Exercise description: Across the entries below, determine how many lines include the word "LEAKAGE". State only the resulting number.

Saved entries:
[src/rtl/pre_if_stage.sv]
// -----------------------------------------------------------------------------
// pre_if_stage
//   Fetch-request stage that sits directly upstream of IF. Each cycle it picks
//   the next PC (sequential, live redirect, or a redirect remembered while IF
//   was stalled), issues an instruction-SRAM read for it, and presents IF with
//   the PC of the previously issued request and that request's instruction word.
//   Redirects and returned SRAM words are held across IF back-pressure so that
//   neither a branch target nor a fetched word is lost during a stall.
//
// Parameters
//   RESET_PC         address of the first fetch after reset
//
// Ports
//   clk              clock
//   reset            synchronous, active-high reset
//   fs_allow_in      IF accepts a new instruction at this edge
//   br_taken         redirect request (one-cycle pulse)
//   br_target        redirect target, valid with br_taken
//   to_fs_valid      request issued this cycle is valid for IF
//   fs_pc            PC of the instruction currently returned to IF
//   fs_inst          instruction word for fs_pc
//   inst_sram_en     SRAM read enable
//   inst_sram_we     SRAM byte write enables (never written)
//   inst_sram_addr   SRAM read address
//   inst_sram_wdata  SRAM write data (never written)
//   inst_sram_rdata  SRAM read data, valid one cycle after the request
// -----------------------------------------------------------------------------
module pre_if_stage #(
  parameter logic [31:0] RESET_PC = 32'h1c000000
) (
  input  logic        clk,
  input  logic        reset,
  input  logic        fs_allow_in,
  input  logic        br_taken,
  input  logic [31:0] br_target,
  output logic        to_fs_valid,
  output logic [31:0] fs_pc,
  output logic [31:0] fs_inst,
  output logic        inst_sram_en,
  output logic [3:0]  inst_sram_we,
  output logic [31:0] inst_sram_addr,
  output logic [31:0] inst_sram_wdata,
  input  logic [31:0] inst_sram_rdata
);

  logic [31:0] fetch_pc_reg;
  logic        br_pend_reg;
  logic [31:0] br_pend_tgt_reg;
  logic        rdata_fresh_reg;
  logic        ibuf_valid_reg;
  logic [31:0] ibuf_data_reg;

  logic        req_fire;
  logic [31:0] nextpc;

  // A live redirect beats a remembered one; otherwise fetch sequentially.
  // Starting fetch_pc at RESET_PC-4 makes the first sequential fetch RESET_PC.
  always_comb begin
    if (br_taken) begin
      nextpc = br_target;
    end else if (br_pend_reg) begin
      nextpc = br_pend_tgt_reg;
    end else begin
      nextpc = fetch_pc_reg + 32'd4;
    end
  end

  assign req_fire        = !reset && fs_allow_in;
  assign inst_sram_en    = req_fire;
  assign inst_sram_addr  = nextpc;
  assign inst_sram_we    = 4'b0000;
  assign inst_sram_wdata = 32'h0000_0000;
  assign to_fs_valid     = req_fire;

  assign fs_pc   = fetch_pc_reg;
  // Once a stall has captured the returned word, IF keeps seeing it even
  // though the SRAM output may have moved on.
  assign fs_inst = ibuf_valid_reg ? ibuf_data_reg : inst_sram_rdata;

  always_ff @(posedge clk) begin
    if (reset) begin
      fetch_pc_reg    <= RESET_PC - 32'd4;
      br_pend_reg     <= 1'b0;
      br_pend_tgt_reg <= 32'h0000_0000;
      rdata_fresh_reg <= 1'b0;
      ibuf_valid_reg  <= 1'b0;
      ibuf_data_reg   <= 32'h0000_0000;
    end else begin
      if (req_fire) begin
        fetch_pc_reg    <= nextpc;
        br_pend_reg     <= 1'b0;
        rdata_fresh_reg <= 1'b1;
        ibuf_valid_reg  <= 1'b0;
      end else begin
        rdata_fresh_reg <= 1'b0;
        // Remember the redirect until IF can take a request; a newer one wins.
        if (br_taken) begin
          br_pend_reg     <= 1'b1;
          br_pend_tgt_reg <= br_target;
        end
      end

      // The SRAM word is only guaranteed in the cycle right after the request,
      // so capture it on the first stalled cycle.
      if (rdata_fresh_reg && !fs_allow_in && !ibuf_valid_reg) begin
        ibuf_valid_reg <= 1'b1;
        ibuf_data_reg  <= inst_sram_rdata;
      end
    end
  end

endmodule

[config.mk]
export PLATFORM = sky130hd
export DESIGN_NAME = pre_if_stage
export DESIGN_NICKNAME = d
export VERILOG_FILES = /design/src/rtl/pre_if_stage.sv
export SDC_FILE = /design/constraint.sdc
export NUM_CORES = 1
export LEC_CHECK = 0
export BUFFER_PORTS_ARGS = -buffer_cell sky130_fd_sc_hd__buf_2
export CAP_MARGIN = 20
export CORE_MARGIN = 2
export CORE_UTILIZATION = 54
export CTS_CLUSTER_SIZE = 10
export DETAILED_ROUTE_END_ITERATION = 7
export PLACE_DENSITY = 0.86
export SLEW_MARGIN = 20
export SYNTH_ARGS = -nofsm -noshare
export SYNTH_HDL_FRONTEND = slang
export SYNTH_SLANG_ARGS = --single-unit
[constraint.sdc]
create_clock -name clk -period 6.47 [get_ports clk]
set_input_delay 0.9705 -clock clk [delete_from_list [all_inputs] [get_ports clk]]
set_output_delay 0.9705 -clock clk [all_outputs]
set_load 0.005 [all_outputs]
# Word-level counts from Yosys, hierarchy flattened
# Cells that the tools add are included.
# word_totals
register_bits	99
input_bits	68
output_inout_bits	134
word_cells	23
# classes
addsub	1
muxes	6
bitwise	1
n_reduce_logical	9
# op_table
cell	count
two-way mux 32 bit	3
adder 32 x 3 -> 32 bit (second input constant)	1
logical AND 1 bit	3
zero test 1 bit	3
two-way mux 1 bit	3
AND reduction 2 bit	1
nonzero test 2 bit	1
OR reduction 2 bit	1
inverter 1 bit	1

# Logic depth before layout (Yosys ltp)
# Gate-level depths: netlist of the first run.
# logic_depth
word_depth	4
depth_mapped	7
ltp_nobuf	6

# Least setup slack after synthesis of the first run
# No wires, ideal clock.
# synth_path
path_type	reg-to-output
from	register fetch_pc_reg[8], in the netlist fs_pc[8]
to	output inst_sram_addr[27]
t_arrival_ns	2.167
t_required_ns	5.499
path_slack_ns	3.333
stages_incl_launch_ff	8
n_path_buf	2
path_cell_list	dfxtp_1 clkbuf_1 nand3_1 or4_1 buf_2 or4_4 xor2_1 a21oi_1
# synth_between
elab_chain_len	3
# synth_rtl
element	line	rtl
from (decl)	46	logic [31:0] fetch_pc_reg;
from (signal assigned)	82	fetch_pc_reg <= RESET_PC - 32'd4;
from (signal assigned)	90	fetch_pc_reg <= nextpc;
adder 32 x 3 -> 32 bit	64	nextpc = fetch_pc_reg + 32'd4;
two-way mux 32 bit	61	end else if (br_pend_reg) begin
two-way mux 32 bit	59	if (br_taken) begin
to (decl)	41	output logic [31:0] inst_sram_addr,
# Every way passes these cells.

# Worst setup path in the final report of the first run
# layout_path
from	input br_taken
to	output inst_sram_addr[9]
# layout_between
elab_chain_len	1
# layout_rtl
element	line	rtl
from (decl)	34	input logic br_taken,
two-way mux 32 bit	59	
# Every way passes these cells.

==> results.md, run 1 <==
* Final setup fails at 0
* Period minus WS final at 4.118 ns
* CTS Hold Bufs at 0
* CP endpoint kind: primary output
* Flop2flop setup slack at 3.79 ns
* Reg-to-reg startpoint: fs_pc[8]
* Setup Skew at 0.01606 ns
* 1st-iter DRT viols at 425
* Detailed Place HPWL at 10510 µm
* Fin. max-slew vios at 0
* Setup TNS at 0 ns
* Distinct cells, synth at 56
* Period utilization at 0.6365
* Die X at 105.5 µm
* Asr flop ratio synth at 0
* Critical Path Source Type: input pin
* Wirelength per Cell at 15.75 µm
* R2R Path End: fs_pc[22]
* Max_cap viols at 0
* Crit path capture: inst_sram_addr[9]
* Cell Pwr Density at 220.8 nW/µm²
* Final nets at 922
* Fin. Hold Viols at 0
* Grt ovf at 0
* Root Buffer: clkbuf_8
* Die ar. at 11130 µm²
* Setup CP Type: input pin to primary output
* Mapped Area at 5563 µm²
* Setup bufs post-CTS at 0
* WP data required at 5.50 ns
* Worst vdd ir at 0.0001095 V
* First-pass GRT wire length at 24960 µm
* Yosys Warn Count at 0
* Gate Count Post-Synth at 722
* Ratio of cells with drive above 1 in the final layout at 0.2692
* Vias in the first global route at 5078
* Total GRT Usage at 0.2719
* Worst Path Arrival at 3.15 ns
* CTS tree: built
* Synth Register Bits at 99
* Critical path origin: br_taken
* Initial antenna violation count at 0
* Worst min path class: register to register
* Fmax at 0.2428 GHz
* Antenna cells at 0
* Top FF cell, synth: dfxtp_1
* Post-Route WL at 15650 µm
* Number of I/O pins at 202
* Global placer's final weighted congestion at 0.8776
* LEAKAGE at 2.725 nW
* CTS max path bufs at 2
* Core Rows at 37
* Most frequent cells in the layout: 165 x buf_2, 160 x nand2_1, 99 x dfxtp_1, 86 x a21oi_1, 36 x conb_1
* Die H at 105.5 µm
* Clock sinks at 99
* Clk_lat worst skew at 0.37 ns
* Largest net degree at the start of global routing at 92
* Vias per cell at 5.708
* Status: completed
* Worst-path clk slew at 0.09 ns
* Core ar. at 10140 µm²
* Final worst setup slack at 2.352 ns
* Relative slew slack at 0.3350
* Reg2Reg Depth at 5
* DR vias at 5674
* EDFF count, synth at 0
* Mean area per synthesized cell at 7.705 µm²
* PortBufs at 165
* Initial Utilization at 0.5487
* CTS H-tree lvls at 3
* Leading cell type in the layout, fill and taps excluded: buf_2
* Area grow syn2layout at 16.60%
* Cts bufs inserted at 9
* ANT nets after route at 0
* Drt pass-1 iters at 5
* Slew @ Worst Pin at 0.9975 ns
* Sequential element share of the synthesized area at 0.3563
* RSZ-0062 raised after global routing: no
* Post-CTS sizing at 0
* DRC viols at 0
* CP max FO at 46
* Pre-CTS WS at 2.360 ns
[worst max-delay path, stage by stage]
cell and delay, ns:
buf_2 0.10, buf_4 0.27, inv_1 0.67, nand2_1 0.54
nor2_1 0.21, a41oi_1 0.16, nand2_1 0.10, buf_2 0.12
[Yosys cell counts, drive strengths merged (5+ instances only)]
cell type / number / area (µm²)
nor3: 14 / 70.07
nand2: 160 / 600.6
or4: 5 / 41.29
o21ai: 27 / 135.1
nor2: 27 / 101.4
clkbuf: 43 / 161.4
xor2: 11 / 96.34
o22ai: 10 / 62.56
a21oi: 86 / 430.4
o31ai: 9 / 67.56
nand4: 13 / 96.34
dfxtp: 99 / 1982
buf: 46 / 314.1
mux2: 33 / 371.6
nor4: 8 / 62.56
a22oi: 9 / 67.56
xnor2: 10 / 87.58
nand3: 16 / 80.08
mux2i: 9 / 90.09
a31oi: 7 / 43.79
a21o: 5 / 37.54
inv: 8 / 30.03
a221o: 7 / 70.07
or3: 5 / 31.28
[worst min-delay path by stage]
stage / start / to / cells after the start
2_1_floorplan: br_pend_tgt_reg[31] / br_pend_tgt_reg[31] / 2
3_3_place_gp: br_pend_tgt_reg[31] / br_pend_tgt_reg[31] / 2
3_5_place_dp: br_pend_tgt_reg[21] / br_pend_tgt_reg[21] / 2
4_1_cts: br_pend_tgt_reg[21] / br_pend_tgt_reg[21] / 2
5_1_grt: ibuf_data_reg[29] / ibuf_data_reg[29] / 2
6_report: br_pend_tgt_reg[21] / br_pend_tgt_reg[21] / 2
[through the flow]
stage	cell area, µm²	util	std cells	total power [W]	hold WS [ns]
after global placement	6290	0.6204	978	0.001022	0.4377
after floorplan	5694	-	757	0.0009139	0.4320
after detailed placement	6290	0.6204	978	0.001028	0.4464
after global routing	6486	0.6398	994	0.001499	0.4729
after CTS	6486	0.6398	994	0.001431	0.4597
final	6486	0.6398	994	0.001432	0.4586
[per-layer routing]
layer	global-route usage	part of all wire
met5	0	0
met3	0.04886	0.075
met2	0.4493	0.48
met1	0.3565	0.43
met4	0.09680	0.022
[area by class of cell]
class / count / area [µm²]
clock buffer: 10 / 127.6
clock inverter: 6 / 68.82
fill: 954 / 3652
inverter: 9 / 33.78
multi-input combinational: 560 / 3211
sequential: 99 / 1982
tap: 136 / 170.2
timing repair buffer: 174 / 893.4
[report_power, final]
part           total, W  switching, W  internal, W
Combinational  0.000338      0.000196     0.000143
Sequential     0.000683     0.0000392     0.000643
Clock          0.000411      0.000228     0.000183
[cells by family (layout without fill, tap and decap cells)]
| group | count (synthesis) | in the layout | synth area share |
|---|---|---|---|
| adders and majority gates | 1 | 1 | 0.002249 |
| other | 1 | 36 | 0.0006741 |
| DFF | 99 | 99 | 0.3563 |
| xor gates and xnor gates | 21 | 21 | 0.03306 |
| muxes | 42 | 42 | 0.08300 |
| and+or+nand+nor | 272 | 272 | 0.2263 |
| AOI/OAI and AO/OA | 188 | 188 | 0.2069 |
| buffers and inverters | 98 | 199 | 0.09154 |
No activity file was read; power rests on OpenSTA's default activity.
==> inputs of run 2 (changes only) <==
- CORE_UTILIZATION: 54 -> 50
- PLACE_DENSITY: 0.86 -> 0.81
- clock period: 6.47 -> 4.2 ns (I/O delays scaled with it)
==> results.md, run 2 (synthesis results as in run 1) <==
* Worst Path Arrival at 2.99 ns (-0.16 ns)
* Area taken by multi-input logic gates at 3211 µm² (unchanged)
* Clock sinks at 99 (unchanged)
* Fmax at 0.2761 GHz
* Global placer's final weighted congestion at 0.8370 (-4.6%)
* PortBufs at 165 (unchanged)
* Ratio of cells with drive above 1 in the final layout at 0.2743 (+0.005075)
* CTS tree: built
* Relative slew slack at 0.3015 (-0.03350)
* Worst vdd ir at 0.0002100 V (+92%)
* Core Rows at 38 (+2.7%)
* Worst Hold Slack at 0.4580 ns (-0.0006050 ns)
* CTS H-tree lvls at 3 (unchanged)
* Status: completed
* Fin. Hold Viols at 0 (unchanged)
* Switching power at 0.0007131 W (+54%)
* Non-filler cells, final at 1004 (+1.0%)
* Period utilization at 0.8625
* Post-CTS sizing at 0 (unchanged)
* Placed Instances at 988 (+1.0%)
* CP max FO at 10 (-78%)
* Cell Pwr Density at 334.3 nW/µm² (+51%)
* Filler Cell Count at 1034 (+8.4%)
* Antenna cells at 0 (unchanged)
* CTS Hold Bufs at 0 (unchanged)
* Period minus WS final at 3.622 ns
* Die X at 109.5 µm (+3.8%)
* Core ar. at 10840 µm² (+6.9%)
* Seq pwr share at 0.482 (+0.005)
* CP Cell Sequence: ha_1, nand4_1, nor4_1, nand4_1, and3b_1, nor3_1, buf_2
* Grt ovf at 0 (unchanged)
* Root Buffer: clkbuf_8
* Detailed Place HPWL at 10830 µm (+3.1%)
* Initial antenna violation count at 0 (unchanged)
* Initial Utilization at 0.5132 (-0.03553)
* Setup bufs post-CTS at 0 (unchanged)
* DR vias at 5675 (+0.018%)
* ANT nets after route at 0 (unchanged)
* Most frequent cells in the layout: 165 x buf_2, 160 x nand2_1, 99 x dfxtp_1, 86 x a21oi_1, 36 x conb_1
* Reg area at 1982 µm² (unchanged)
* Post-Route WL at 15630 µm (-0.12%)
* Total GRT Usage at 0.2587 (-0.01326)
* Die H at 109.5 µm (+3.8%)
* Combinational share of power at 0.242 (+0.006)
* CP max stage delay at 0.73 ns (+0.06 ns)
* Worst-path clk slew at 0.10 ns (about the same)
* First-pass GRT wire length at 24240 µm (-2.9%)
* Worst path slowest cell: nor4_1
* Wirelength per Cell at 15.57 µm (-1.1%)
* Final nets at 928 (+0.65%)
* Largest net degree at the start of global routing at 92 (unchanged)
* Final setup fails at 0 (unchanged)
* Fin. max-slew vios at 0 (unchanged)
* Cts bufs inserted at 9 (unchanged)
* RSZ-0062 raised after global routing: no
* Drt pass-1 iters at 5 (unchanged)
* Most frequent cell on the critical path: nand4_1
* CTS max path bufs at 2 (unchanged)
* Die ar. at 11990 µm² (+7.7%)
* DRC viols at 0 (unchanged)
* Worst min path class: register to register
* Slew @ Worst Pin at 1.046 ns (+0.04882 ns)
* Critical Path Source Type: register
* CP endpoint kind: primary output
* Sw Ratio at 0.3267 (+0.003110)
* Clk_lat worst skew at 0.39 ns (+0.02 ns)
* Setup Skew at 0.01647 ns (+0.0004111 ns)
* Max_cap viols at 0 (unchanged)
* WP data required at 3.57 ns (-1.93 ns)
* Leading cell type in the layout, fill and taps excluded: buf_2
* 1st-iter DRT viols at 397 (-6.6%)
* Clock power frac at 0.276 (-0.011)
* Setup CP Type: register to primary output
* Core Util, Final at 0.6023 (-0.03750)
* Number of I/O pins at 202 (unchanged)
* Internal Dissipation at 0.001469 W (+52%)
* Area grow syn2layout at 17.36%
* Vias per cell at 5.652 (-0.98%)
* LEAKAGE at 2.749 nW (+0.88%)
* Vias in the first global route at 4875 (-4.0%)
* Setup TNS at 0 ns (unchanged)
run 2: cell count changes in the layout (fill, tap and decap cells not counted), sizes merged:
cell / previous run / this run
bufinv: 1 / 0
clkinv: 2 / 3
inv: 11 / 9
clkbuf: 10 / 12
buf: 174 / 180
run 2: power groups by stage:
stage / combinational (W) / sequential [W] / clock (W)
floorplan: 0.000354 / 0.00105 / 0
global placement: 0.000517 / 0.00107 / 0
detailed placement: 0.000521 / 0.00107 / 0
CTS: 0.000524 / 0.00105 / 0.000613
global route: 0.000585 / 0.00106 / 0.000653
finish: 0.000529 / 0.00105 / 0.000601
run 2: per-stage QoR:
| step | power (W) | area (µm²) | worst slack, ns |
|---|---|---|---|
| 2_1_floorplan | 0.001408 | 5694 | 1.403 |
| 3_3_place_gp | 0.001587 | 6340 | 1.165 |
| 3_5_place_dp | 0.001593 | 6340 | 1.110 |
| 4_1_cts | 0.002188 | 6529 | 0.6545 |
| 5_1_grt | 0.002300 | 6529 | 0.3061 |
| 6_report | 0.002182 | 6529 | 0.5777 |
run 2: area by class of cell:
class                           instances  share of cell area
Multi-Input combinational cell        560              0.4918
Sequential cell                        99              0.3036
Timing Repair Buffer                  180              0.1437
Tap cell                              140             0.02683
Clock buffer                           12             0.02376
Clock inverter                          4            0.005174
Inverter                                9            0.005174
run 2: path summary, 6_finish.rpt:
check	start	endpoint	slack (ns)	depth (start not counted)
worst max-delay path	fs_pc[2]	inst_sram_addr[30]	0.58	7
worst min-delay path	ibuf_data_reg[4]	ibuf_data_reg[4]	0.46	2
worst max register to register	fs_pc[8]	fs_pc[24]	1.69	6
worst min register to register	ibuf_data_reg[4]	ibuf_data_reg[4]	0.46	2
run 2: critical path: cells and delay by family, from the launching register on:
| family | cells | cell delay, ns |
|---|---|---|
| simple gates | 5 | 1.78 |
| flops | 1 | 0.43 |
| fa+ha+maj | 1 | 0.25 |
| buf+inv | 1 | 0.15 |
run 2: routing by layer:
layer	GRT usage	vias up	part of all wire
met1	0.3510	2655	0.44
met4	0.06058	0	0.012
met3	0.07291	16	0.087
met2	0.4083	251	0.46
li1	-	2753	-
met5	0	-	0
==> inputs of run 3 (changes only) <==
- BUFFER_PORTS_ARGS: -buffer_cell sky130_fd_sc_hd__buf_2 -> default
- CORE_MARGIN: 2 -> 1
- CORE_UTILIZATION: 50 -> 60
- CTS_CLUSTER_DIAMETER: default -> 50
- DONT_BUFFER_PORTS: default -> 1
- PLACE_DENSITY: 0.81 -> 0.76
==> results.md, run 3 (synthesis results as in run 1) <==
* Worst min path class: input pin to register
* Area grow syn2layout at 1.642%
* Setup TNS at 0 ns (unchanged)
* PortBufs at 0 (-100%)
* Clk_lat worst skew at 0.37 ns (-0.02 ns)
* Post-Route WL at 15090 µm (-3.5%)
* Core Rows at 34 (-11%)
* Cts bufs inserted at 9 (unchanged)
* Setup Skew at 0.01231 ns (-0.004162 ns)
* RSZ-0062 raised after global routing: no
* Fin. Hold Viols at 0 (unchanged)
* Most frequent cells in the layout: 160 x nand2_1, 99 x dfxtp_1, 86 x a21oi_1, 36 x conb_1, 33 x mux2_2
* Period utilization at 0.8431 (-0.01932)
* Total GRT Usage at 0.3094 (+0.05076)
* Die H at 98.29 µm (-10%)
* Failing checks: DRC
* Number of I/O pins at 202 (unchanged)
* Worst Path Arrival at 2.91 ns (-0.08 ns)
* Detailed Place HPWL at 10130 µm (-6.5%)
* Sw Ratio at 0.3228 (-0.003959)
* Ratio of cells with drive above 1 in the final layout at 0.09668 (-0.1776)
* Setup bufs post-CTS at 0 (unchanged)
* Status: finished with violations
* Worst Hold Slack at 0.3138 ns (-0.1442 ns)
* CP max stage delay at 0.68 ns (-0.05 ns)
* Routed met1 length at 5869 µm (-14%)
* Routed wl met2 at 7112 µm (-2.1%)
* Critical Path Source Type: register
* 1st-iter DRT viols at 343 (-14%)
* Slew @ Worst Pin at 0.9864 ns (-0.05996 ns)
* Die ar. at 9661 µm² (-19%)
* Clock sinks at 99 (unchanged)
* Switching power at 0.0006828 W (-4.3%)
* Internal Dissipation at 0.001432 W (-2.5%)
* CP endpoint kind: primary output
* Tot Pwr at 0.002115 W (-3.1%)
* Area taken by multi-input logic gates at 3211 µm² (unchanged)
* Antenna cells at 0 (unchanged)
* Reg area at 1982 µm² (unchanged)
* CTS Hold Bufs at 0 (unchanged)
* Die X at 98.29 µm (-10%)
* Final nets at 757 (-18%)
* Highest metal used: met4
* Worst path slowest cell: or4_1
* WP data required at 3.57 ns (about the same)
* Initial antenna violation count at 0 (unchanged)
* Root Buffer: clkbuf_8
* CTS H-tree lvls at 3 (unchanged)
* Initial Utilization at 0.6287 (+0.1155)
* Filler Cell Count at 761 (-26%)
* Global placer's final weighted congestion at 0.8905 (+6.4%)
* Core ar. at 8848 µm² (-18%)
* Vias in the first global route at 4733 (-2.9%)
* Post-CTS sizing at 0 (unchanged)
* First-pass GRT wire length at 23940 µm (-1.2%)
* Wirelength per Cell at 18.84 µm (+21%)
* Vias per cell at 6.414 (+13%)
* Final setup fails at 0 (unchanged)
* CP Cell Sequence: nand3_1, buf_4, or4_1, or4_4, xor2_1, a21oi_1
* Clock power frac at 0.317 (+0.041)
* CTS max path bufs at 2 (unchanged)
* Fmax at 0.2824 GHz (+2.3%)
* Grt ovf at 0 (unchanged)
* Drt pass-1 iters at 8 (+3)
* Leading cell type in the layout, fill and taps excluded: nand2_1
* Routed wl met3 at 1850 µm (+36%)
* Worst vdd ir at 0.0002628 V (+25%)
* DRC viols at 13 (+13)
* ANT nets after route at 0 (unchanged)
* Relative slew slack at 0.3400 (+0.03850)
* Period minus WS final at 3.541 ns (-0.08116 ns)
* DR vias at 5138 (-9.5%)
* Seq pwr share at 0.500 (+0.018)
* Worst-path clk slew at 0.11 ns (about the same)
* Largest net degree at the start of global routing at 93 (+1.1%)
* Combinational share of power at 0.183 (-0.059)
* CTS tree: built
* Max_cap viols at 0 (unchanged)
* CP max FO at 11 (+1)
* Cell Pwr Density at 374.1 nW/µm² (+12%)
* Setup CP Type: register to primary output
* LEAKAGE at 2.100 nW (-24%)
* Fin. max-slew vios at 0 (unchanged)
## run 3: cell types whose count changed in the layout (fill, tap and decap cells not counted), moves of 2 or more
cell      previous run  this run
buf_2              165         0
buf_4               15         8
clkbuf_8            11         9
inv_8                0         2
## run 3: metrics by stage
step	std cells	area, µm²	util	setup slack, ns
finish	801	5654	0.6390	0.6588
CTS	801	5654	0.6390	0.6780
global placement	784	5421	0.6127	1.166
detailed placement	785	5436	0.6144	1.109
global route	801	5654	0.6390	0.5292
floorplan	757	5694	-	1.403
## run 3: path summary, 6_finish.rpt
| path | start | cells past startpoint | end | slack, ns |
|---|---|---|---|---|
| hold / removal | reset | 1 | br_pend_tgt_reg[17] | 0.31 |
| hold reg to reg | br_pend_tgt_reg[15] | 2 | br_pend_tgt_reg[15] | 0.45 |
| setup reg to reg | fs_pc[7] | 6 | fs_pc[24] | 1.61 |
| setup / recovery | fs_pc[7] | 6 | inst_sram_addr[27] | 0.66 |
## run 3: per-layer routing
layer / up-vias / GRT usage
li1: 2410 / -
met1: 2414 / 0.3808
met2: 289 / 0.5065
met3: 25 / 0.1102
met4: 0 / 0.09759
met5: - / 0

Answer below: 3